There is no magic age that things are introduced to your pup. Continue your training, take the pup out for walks in the fields and woods when he/she is ready. Whoa training is the foundation command. Somewhere between 4 - 8 months you'll sense it's time to introduce them to birds. I've had my best results in the past taking them to puppy classes where a hunting dog trainer will introduce them to pigeons and work on their pointing. The group class allows them to see what other pups are doing and helps to get them excited about the birds.

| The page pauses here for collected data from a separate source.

File: src/rtl/seven_seg_scan_driver.sv
// rtl/seven_seg_scan_driver.sv - time-multiplexed hex display driver for DIGITS seven-segment digits
// Shadow-latched value, prescaled digit scan, registered one-hot anode/segment outputs.
module seven_seg_scan_driver #(
  parameter int DIGITS      = 4,
  parameter int REFRESH_DIV = 4,
  localparam int IW = (DIGITS > 1) ? $clog2(DIGITS) : 1,
  localparam int PW = (REFRESH_DIV > 1) ? $clog2(REFRESH_DIV) : 1
) (
  input  logic                  clk,
  input  logic                  rst,
  input  logic                  enable,
  input  logic                  load,
  input  logic                  blank_lz,
  input  logic [4*DIGITS-1:0]   value,
  output logic [6:0]            seg,
  output logic [DIGITS-1:0]     an,
  output logic [IW-1:0]         digit_idx,
  output logic                  frame_tick
);

  logic [4*DIGITS-1:0] shadow_q, shadow_d;
  logic [PW-1:0]       presc_q, presc_d;
  logic [IW-1:0]       idx_q, idx_d;
  logic                wrap_q, wrap_d;
  logic [6:0]          seg_q, seg_d;
  logic [DIGITS-1:0]   an_q, an_d;
  logic [IW-1:0]       digit_idx_q, digit_idx_d;
  logic                frame_tick_q, frame_tick_d;

  logic [4*DIGITS-1:0] shifted;
  logic [3:0]          nibble;
  logic                lz_blank;

  function automatic logic [6:0] hex_to_seg(input logic [3:0] n);
    logic [6:0] s;
    case (n)
      4'h0: s = 7'b1111110;
      4'h1: s = 7'b0110000;
      4'h2: s = 7'b1101101;
      4'h3: s = 7'b1111001;
      4'h4: s = 7'b0110011;
      4'h5: s = 7'b1011011;
      4'h6: s = 7'b1011111;
      4'h7: s = 7'b1110000;
      4'h8: s = 7'b1111111;
      4'h9: s = 7'b1111011;
      4'hA: s = 7'b1110111;
      4'hB: s = 7'b0011111;
      4'hC: s = 7'b1001110;
      4'hD: s = 7'b0111101;
      4'hE: s = 7'b1001111;
      default: s = 7'b1000111;
    endcase
    return s;
  endfunction

  always_comb begin
    shadow_d = load ? value : shadow_q;
    presc_d  = presc_q;
    idx_d    = idx_q;
    wrap_d   = 1'b0;
    if (enable) begin
      if (presc_q == PW'(REFRESH_DIV - 1)) begin
        presc_d = '0;
        if (idx_q == IW'(DIGITS - 1)) begin
          idx_d  = '0;
          wrap_d = 1'b1;
        end else begin
          idx_d = idx_q + 1'b1;
        end
      end else begin
        presc_d = presc_q + 1'b1;
      end
    end
  end

  // Shifting the shadow down by the digit index exposes the current nibble and,
  // in the same word, every higher nibble for the leading-zero test.
  always_comb begin
    shifted  = shadow_q >> {idx_q, 2'b00};
    nibble   = shifted[3:0];
    lz_blank = blank_lz && (idx_q != '0) && (shifted == '0);

    digit_idx_d  = idx_q;
    an_d         = '0;
    seg_d        = '0;
    frame_tick_d = 1'b0;
    if (enable) begin
      an_d         = DIGITS'(1) << idx_q;
      seg_d        = lz_blank ? 7'b0000000 : hex_to_seg(nibble);
      frame_tick_d = wrap_q;
    end
  end

  always_ff @(posedge clk or posedge rst) begin
    if (rst) begin
      shadow_q     <= '0;
      presc_q      <= '0;
      idx_q        <= '0;
      wrap_q       <= 1'b0;
      seg_q        <= '0;
      an_q         <= '0;
      digit_idx_q  <= '0;
      frame_tick_q <= 1'b0;
    end else begin
      shadow_q     <= shadow_d;
      presc_q      <= presc_d;
      idx_q        <= idx_d;
      wrap_q       <= wrap_d;
      seg_q        <= seg_d;
      an_q         <= an_d;
      digit_idx_q  <= digit_idx_d;
      frame_tick_q <= frame_tick_d;
    end
  end

  assign seg        = seg_q;
  assign an         = an_q;
  assign digit_idx  = digit_idx_q;
  assign frame_tick = frame_tick_q;

endmodule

I have sent pups to a trainer before (more productive than individual classes) but not before they were at least a year old.


----------



## gunnr

moviegoer.

Mswhipple's first sentence is key. You will never train a dog to hunt. They either do it naturally, or don't. 
What you are training them to do is to hunt with you, and we poor humans are definitley the limiting variable in the equation.

For me the training starts the very first day. There is a ton of work that can be done in the house, on the kitchen floor, and in the yard. It's all fun and games though, and no real discipline component involved.
House training is the first step. It's a simple execise, but there is a lot to it, and the pup is learning to communicate with you, and learning how you'll communicate with it.
He/she is also learniong about "expectations". This is the basis of all the rest of the training. Expectations and communication.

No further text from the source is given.